GenBank accession numbers

Nucleotide numbers for the Gnas locus referred to in the text correspond to sequence accession number AL593857.10. Accession numbers for the novel exons and start sites identified in oocyte and embryo RNA by 5′RACE and RT–PCR for the imprinted loci shown in Figure 5 are listed in Supplemental Table 3.

Acknowledgments

We are grateful to Denise Barlow for providing the rabbit β-globin transcription termination cassette.
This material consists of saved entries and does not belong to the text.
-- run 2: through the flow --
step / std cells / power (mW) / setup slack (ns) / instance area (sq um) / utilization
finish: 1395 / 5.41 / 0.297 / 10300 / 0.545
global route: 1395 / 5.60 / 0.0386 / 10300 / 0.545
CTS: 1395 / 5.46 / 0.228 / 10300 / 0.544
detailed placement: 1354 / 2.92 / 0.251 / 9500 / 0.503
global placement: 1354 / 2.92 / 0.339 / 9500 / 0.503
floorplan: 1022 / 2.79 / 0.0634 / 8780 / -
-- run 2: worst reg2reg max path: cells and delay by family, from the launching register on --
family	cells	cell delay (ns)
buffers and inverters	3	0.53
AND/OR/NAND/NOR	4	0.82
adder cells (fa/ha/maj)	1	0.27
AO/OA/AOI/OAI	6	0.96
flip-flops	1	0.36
**config.mk**
```make
export PLATFORM = sky130hd
export DESIGN_NAME = tmh_host
export DESIGN_NICKNAME = d
export VERILOG_FILES = /design/src/rtl/tmh_pkg.sv /design/src/rtl/tmh_fifo.sv /design/src/rtl/tmh_host.sv
export SDC_FILE = /design/constraint.sdc
export NUM_CORES = 1
export LEC_CHECK = 0
export ABC_AREA = 1
export BUFFER_PORTS_ARGS = -buffer_cell sky130_fd_sc_hd__buf_4
export CORE_UTILIZATION = 56
export CTS_BUF_LIST = sky130_fd_sc_hd__clkbuf_16
export CTS_CLUSTER_DIAMETER = 50
export CTS_CLUSTER_SIZE = 14
export DETAILED_ROUTE_END_ITERATION = 10
export GPL_TIMING_DRIVEN = 0
export HOLD_SLACK_MARGIN = 0.05
export PLACE_DENSITY = 0.83
export SKIP_LAST_GASP = 1
export SYNTH_ARGS = -nofsm -noshare
export SYNTH_HDL_FRONTEND = slang
export SYNTH_HIERARCHICAL = 1
export SYNTH_SLANG_ARGS = --single-unit
```
**constraint.sdc**
```tcl
create_clock -name clk_sys -period 3.8 [get_ports clk_sys]
set_input_delay 0.76 -clock clk_sys [delete_from_list [all_inputs] [get_ports clk_sys]]
set_output_delay 0.76 -clock clk_sys [all_outputs]
set_load 0.05 [all_outputs]
```
===== src/rtl/flash_cmd_regs.vh =====
// Purpose: Constants for the remote flash command handler.
// Assumes: Byte-wide request and response streams, 32-bit register words.
// Notes: Offsets are byte addresses on the register bus.
`ifndef FLASH_CMD_REGS_VH
`define FLASH_CMD_REGS_VH
`define CODE_WRITE 8'h02
`define CODE_ERASE_WRITE 8'h03
`define CODE_READ 8'h04
`define RESP_FLAG 8'h80
`define STATUS_FAIL_BIT 0
`define LAST_BLOCK 16'h009f
`define HDR_BYTES 4'h8
`define OFS_STATUS 12'h000
`define OFS_MASK 12'h004
`define OFS_STATE 12'h008
`define OFS_CTRL 12'h00c
`define EV_DONE 0
`define EV_ERROR 1
`define EV_ERASE_ALL 2
`define MASK_RESET 3'h0
`define CTRL_RESET 1'h1
`endif


===== src/rtl/flash_cmd.v =====
// Purpose: Decodes remote write, erase-then-write and read commands and answers each one.
// Assumes: Request bytes arrive on a valid/ready stream marked by a last flag; source endpoint given beside it.
// Notes: Registers over AXI4-Lite give event status, mask, state and an enable.
//
// Decided for this implementation: the placing of the registers and register access over AXI4-Lite.
`timescale 1ns/1ps
`default_nettype none
`include "flash_cmd_regs.vh"
// Function
// - Each accepted request gets exactly one response, sent to its source endpoint.
// - Write answers with code 0x82, erase-then-write with 0x83.
// - Status bit zero is one on failure, zero on success; others zero.
// - Block and offset fields of the response echo the request.
// - Write responses carry byte count zero and no payload.
// - Code 0x04 is decoded as a read of flash contents.
// - Offset field is the byte position in the block where access starts.
// - A read is answered with code 0x84.
// - Read response appends bytes in address order with count of appended bytes.
// - Erase-then-write erases the block first, or the whole store when its count is zero; plain write erases only when its count is zero.
// - Write request with count zero erases the whole store, writes nothing.
module flash_cmd #(
  parameter BLOCKS = 4,
  parameter BLOCK_BYTES = 16,
  parameter AW = 6,
  parameter EPW = 8
) (
  // Clock and reset.
  input wire mclk,
  input wire rst,
  // Request byte stream.
  input wire req_valid,
  input wire [7:0] req_data,
  input wire req_last,
  input wire [EPW-1:0] req_src_ep,
  output wire req_ready,
  // Response byte stream.
  output reg rsp_valid,
  output reg [7:0] rsp_data,
  output reg rsp_last,
  output reg [EPW-1:0] rsp_dst_ep,
  input wire rsp_ready,
  // AXI4-Lite slave.
  input wire [11:0] s_axi_awaddr,
  input wire s_axi_awvalid,
  output wire s_axi_awready,
  input wire [31:0] s_axi_wdata,
  input wire [3:0] s_axi_wstrb,
  input wire s_axi_wvalid,
  output wire s_axi_wready,
  output reg [1:0] s_axi_bresp,
  output reg s_axi_bvalid,
  input wire s_axi_bready,
  input wire [11:0] s_axi_araddr,
  input wire s_axi_arvalid,
  output wire s_axi_arready,
  output reg [31:0] s_axi_rdata,
  output reg [1:0] s_axi_rresp,
  output reg s_axi_rvalid,
  input wire s_axi_rready,
  // Interrupt.
  output wire irq
);
  localparam [5:0] ST_HDR = 6'h01;
  localparam [5:0] ST_DATA = 6'h02;
  localparam [5:0] ST_DRAIN = 6'h04;
  localparam [5:0] ST_HEAD = 6'h08;
  localparam [5:0] ST_RDATA = 6'h10;
  localparam [5:0] ST_WAIT = 6'h20;

  reg [5:0] state;
  reg [3:0] hcnt;
  reg [7:0] code;
  reg [15:0] blk;
  reg [15:0] ofs;
  reg [15:0] cnt;
  reg [15:0] dcnt;
  reg [15:0] pos;
  reg fail;
  reg [2:0] status;
  reg [2:0] mask;
  reg enable;
  reg [AW-1:0] addr;
  reg wr_en;
  reg [7:0] wr_data;
  reg erase_block;
  reg erase_all;
  reg [AW-1:0] erase_base;
  wire [7:0] rd_data;
  reg aw_hold;
  reg w_hold;
  reg [11:0] aw_addr;
  reg [31:0] w_data;
  reg [3:0] w_strb;
  reg req_valid_seen_last;

  flash_store #(.BLOCKS(BLOCKS), .BLOCK_BYTES(BLOCK_BYTES), .AW(AW)) store (
    .mclk(mclk),
    .rst(rst),
    .addr(addr),
    .wr_en(wr_en),
    .wr_data(wr_data),
    .erase_block(erase_block),
    .erase_all(erase_all),
    .erase_base(erase_base),
    .rd_data(rd_data)
  );

  // Header checks: write and read codes, block in range, access within one block.
  wire is_write = (code == `CODE_WRITE) || (code == `CODE_ERASE_WRITE);
  wire is_read = (code == `CODE_READ);
  wire blk_bad = (blk > `LAST_BLOCK) || (blk >= BLOCKS);
  wire span_bad = ({16'h0000, ofs} + {16'h0000, cnt}) > BLOCK_BYTES;
  wire hdr_bad = !(is_write || is_read) || blk_bad || span_bad;
  wire hdr_err = hdr_bad || (hcnt != 4'h0);
  localparam [AW-1:0] BLOCK_STEP = BLOCK_BYTES;
  wire [AW-1:0] base = blk[AW-1:0] * BLOCK_STEP;
  wire hdr_last_byte = (hcnt == `HDR_BYTES - 4'h1);
  wire req_fire = req_valid && req_ready;

  assign req_ready = enable && (state == ST_HDR || state == ST_DATA || state == ST_DRAIN);

  // Response header byte for position pos.
  reg [7:0] hdr_byte;
  always @* begin
    case (pos[2:0])
      3'd0: hdr_byte = code | `RESP_FLAG;
      3'd1: hdr_byte = {7'h00, fail};
      3'd2: hdr_byte = blk[15:8];
      3'd3: hdr_byte = blk[7:0];
      3'd4: hdr_byte = ofs[15:8];
      3'd5: hdr_byte = ofs[7:0];
      3'd6: hdr_byte = (is_read && !fail) ? cnt[15:8] : 8'h00;
      default: hdr_byte = (is_read && !fail) ? cnt[7:0] : 8'h00;
    endcase
  end

  wire rsp_take = rsp_valid && rsp_ready;
  reg rd_pending;
  wire rsp_last_sent = (state == ST_RDATA) && (dcnt == cnt) && !rsp_valid;

  always @(posedge mclk) begin
    wr_en <= 1'b0;
    erase_block <= 1'b0;
    erase_all <= 1'b0;
    if (rst) begin
      state <= ST_HDR;
      hcnt <= 4'h0;
      code <= 8'h00;
      blk <= 16'h0000;
      ofs <= 16'h0000;
      cnt <= 16'h0000;
      dcnt <= 16'h0000;
      pos <= 16'h0000;
      fail <= 1'b0;
      addr <= {AW{1'b0}};
      wr_data <= 8'h00;
      erase_base <= {AW{1'b0}};
      rsp_valid <= 1'b0;
      rsp_data <= 8'h00;
      rsp_last <= 1'b0;
      rsp_dst_ep <= {EPW{1'b0}};
      rd_pending <= 1'b0;
    end else begin
      case (state)
        ST_HDR: begin
          if (req_fire) begin
            // Big-endian header fields in fixed order.
            case (hcnt)
              4'h0: code <= req_data;
              4'h2: blk[15:8] <= req_data;
              4'h3: blk[7:0] <= req_data;
              4'h4: ofs[15:8] <= req_data;
              4'h5: ofs[7:0] <= req_data;
              4'h6: cnt[15:8] <= req_data;
              4'h7: cnt[7:0] <= req_data;
              default: hcnt <= hcnt;
            endcase
            hcnt <= hcnt + 4'h1;
            if (hcnt == 4'h0) begin
              rsp_dst_ep <= req_src_ep;
            end
            if (hdr_last_byte) begin
              hcnt <= 4'h0;
              state <= ST_WAIT;
            end else if (req_last) begin
              state <= ST_WAIT;
            end
          end
        end
        ST_WAIT: begin
          // Header complete: decide, erase if asked, then either take data or answer.
          fail <= hdr_err;
          dcnt <= 16'h0000;
          addr <= base + ofs[AW-1:0];
          pos <= 16'h0000;
          if (!hdr_err && is_write && cnt == 16'h0000) begin
            erase_all <= 1'b1;
          end else if (!hdr_err && code == `CODE_ERASE_WRITE) begin
            erase_block <= 1'b1;
            erase_base <= base;
          end
          if (!req_valid_seen_last) begin
            state <= (is_write && !hdr_err && cnt != 16'h0000) ? ST_DATA : ST_DRAIN;
          end else begin
            state <= ST_HEAD;
          end
        end
        ST_DATA: begin
          if (req_fire) begin
            if (dcnt < cnt) begin
              wr_en <= 1'b1;
              wr_data <= req_data;
              dcnt <= dcnt + 16'h0001;
            end
            if (wr_en) begin
              addr <= addr + {{(AW-1){1'b0}}, 1'b1};
            end
            if (req_last) begin
              state <= ST_HEAD;
            end
          end else if (wr_en) begin
            addr <= addr + {{(AW-1){1'b0}}, 1'b1};
          end
        end
        ST_DRAIN: begin
          if (req_fire && req_last) begin
            state <= ST_HEAD;
          end
        end
        ST_HEAD: begin
          // One response per request, header first.
          // All write data has been counted by the first header byte.
          if (is_write && pos == 16'h0000) begin
            fail <= fail || (dcnt != cnt);
          end
          if (!rsp_valid || rsp_take) begin
            if (pos == {12'h000, `HDR_BYTES}) begin
              rsp_valid <= 1'b0;
              rsp_last <= 1'b0;
              addr <= base + ofs[AW-1:0];
              dcnt <= 16'h0000;
              rd_pending <= 1'b0;
              state <= ST_RDATA;
            end else begin
              rsp_valid <= 1'b1;
              rsp_data <= hdr_byte;
              rsp_last <= (pos == 16'h0007) && !(is_read && !fail && cnt != 16'h0000);
              pos <= pos + 16'h0001;
            end
          end
        end
        ST_RDATA: begin
          // Read payload in address order; a one-cycle store latency is tracked.
          if (rsp_take) begin
            rsp_valid <= 1'b0;
          end
          if (!rsp_last_sent && is_read && !fail && dcnt < cnt) begin
            if (!rd_pending && (!rsp_valid || rsp_take)) begin
              rd_pending <= 1'b1;
            end else if (rd_pending) begin
              rsp_valid <= 1'b1;
              rsp_data <= rd_data;
              rsp_last <= (dcnt == cnt - 16'h0001);
              dcnt <= dcnt + 16'h0001;
              addr <= addr + {{(AW-1){1'b0}}, 1'b1};
              rd_pending <= 1'b0;
            end
          end else if (!rsp_valid || rsp_take) begin
            rsp_valid <= 1'b0;
            rsp_last <= 1'b0;
            hcnt <= 4'h0;
            state <= ST_HDR;
          end
        end
        default: state <= ST_HDR;
      endcase
    end
  end

  // Tracks whether the request frame already ended inside its header.
  always @(posedge mclk) begin
    if (rst) begin
      req_valid_seen_last <= 1'b0;
    end else if (state == ST_HDR && req_fire) begin
      req_valid_seen_last <= req_last;
    end
  end

  // Events: response done, error reported, whole store erased.
  wire next_leave = !(is_read && !fail && dcnt < cnt) && (!rsp_valid || rsp_take);
  wire ev_done = (state == ST_RDATA) && (next_leave);
  wire [2:0] events = {erase_all, ev_done && fail, ev_done};

  // AXI4-Lite slave: address and data taken in either order.
  assign s_axi_awready = !aw_hold && !s_axi_bvalid;
  assign s_axi_wready = !w_hold && !s_axi_bvalid;
  assign s_axi_arready = !s_axi_rvalid;
  wire aw_ok = aw_hold || s_axi_awvalid;
  wire w_ok = w_hold || s_axi_wvalid;
  wire [11:0] wa = aw_hold ? aw_addr : s_axi_awaddr;
  wire [31:0] wd = w_hold ? w_data : s_axi_wdata;
  wire [3:0] ws = w_hold ? w_strb : s_axi_wstrb;
  wire do_write = aw_ok && w_ok && !s_axi_bvalid;
  wire wr_map = (wa == `OFS_STATUS) || (wa == `OFS_MASK) || (wa == `OFS_STATE) || (wa == `OFS_CTRL);
  wire [2:0] clr = (do_write && wa == `OFS_STATUS && ws[0]) ? wd[2:0] : 3'h0;

  always @(posedge mclk) begin
    if (rst) begin
      aw_hold <= 1'b0;
      w_hold <= 1'b0;
      aw_addr <= 12'h000;
      w_data <= 32'h00000000;
      w_strb <= 4'h0;
      s_axi_bvalid <= 1'b0;
      s_axi_bresp <= 2'b00;
      s_axi_rvalid <= 1'b0;
      s_axi_rresp <= 2'b00;
      s_axi_rdata <= 32'h00000000;
      status <= 3'h0;
      mask <= `MASK_RESET;
      enable <= `CTRL_RESET;
    end else begin
      // A new event wins over a clear in the same cycle.
      status <= (status & ~clr) | events;
      if (do_write) begin
        aw_hold <= 1'b0;
        w_hold <= 1'b0;
        s_axi_bvalid <= 1'b1;
        s_axi_bresp <= wr_map ? 2'b00 : 2'b10;
        if (wa == `OFS_MASK && ws[0]) begin
          mask <= wd[2:0];
        end
        if (wa == `OFS_CTRL && ws[0]) begin
          enable <= wd[0];
        end
      end else begin
        if (s_axi_awvalid && s_axi_awready) begin
          aw_hold <= 1'b1;
          aw_addr <= s_axi_awaddr;
        end
        if (s_axi_wvalid && s_axi_wready) begin
          w_hold <= 1'b1;
          w_data <= s_axi_wdata;
          w_strb <= s_axi_wstrb;
        end
      end
      if (s_axi_bvalid && s_axi_bready) begin
        s_axi_bvalid <= 1'b0;
      end
      if (s_axi_arvalid && s_axi_arready) begin
        s_axi_rvalid <= 1'b1;
        s_axi_rresp <= 2'b00;
        case (s_axi_araddr)
          `OFS_STATUS: s_axi_rdata <= {29'h0, status};
          `OFS_MASK: s_axi_rdata <= {29'h0, mask};
          `OFS_STATE: s_axi_rdata <= {26'h0, state};
          `OFS_CTRL: s_axi_rdata <= {31'h0, enable};
          default: begin
            s_axi_rdata <= 32'h00000000;
            s_axi_rresp <= 2'b10;
          end
        endcase
      end else if (s_axi_rvalid && s_axi_rready) begin
        s_axi_rvalid <= 1'b0;
      end
    end
  end

  assign irq = |(status & mask);
endmodule
`default_nettype wire


===== src/rtl/flash_store.v =====
// Purpose: Flip-flop model of the general flash store with block and whole-store erase.
// Assumes: Erased bytes read as all ones.
// Notes: Erase of one block or of the whole store completes in one cycle.
`timescale 1ns/1ps
`default_nettype none
module flash_store #(
  parameter BLOCKS = 4,
  parameter BLOCK_BYTES = 16,
  parameter AW = 6
) (
  // Clock and reset.
  input wire mclk,
  input wire rst,
  // Access port.
  input wire [AW-1:0] addr,
  input wire wr_en,
  input wire [7:0] wr_data,
  input wire erase_block,
  input wire erase_all,
  input wire [AW-1:0] erase_base,
  output reg [7:0] rd_data
);
  localparam DEPTH = BLOCKS * BLOCK_BYTES;
  reg [7:0] mem [0:DEPTH-1];
  integer i;
  always @(posedge mclk) begin
    rd_data <= (addr < DEPTH) ? mem[addr] : 8'hff;
    for (i = 0; i < DEPTH; i = i + 1) begin
      if (rst || erase_all) begin
        mem[i] <= 8'hff;
      end else if (erase_block && i >= erase_base && i < erase_base + BLOCK_BYTES) begin
        mem[i] <= 8'hff;
      end else if (wr_en && addr == i) begin
        mem[i] <= mem[i] & wr_data;
      end
    end
  end
endmodule
`default_nettype wire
We thank the Gene Targeting Facility at the Babraham Institute for generating the knockout mice, members of the Small Animal Facilities for their conscientious mouse husbandry, Anne Segonds-Pichon for assistance with statistical analysis, and Simon Andrews for bioinformatics support. We are very grateful to Jo Peters, Wolf Reik, and Rebecca Oakey for thoughtful discussions and comments on the manuscript. This work was supported by the Biotechnology and Biological Sciences Research Council of the United Kingdom and the European Union (STREP Savebeta contract 036903 in the Framework Programme 6 [FP6] of the European Community). N.R. was sponsored by a post-doctoral fellowship from the German Academic Exchange Service (DAAD) and a Marie-Curie Intra European Fellowship from the European Community (FP7/2007-2013) under grant agreement number PIEF-GA-2008-220912. K.J. was supported by a Genes & Development Summer Studentship from the Genetics Society.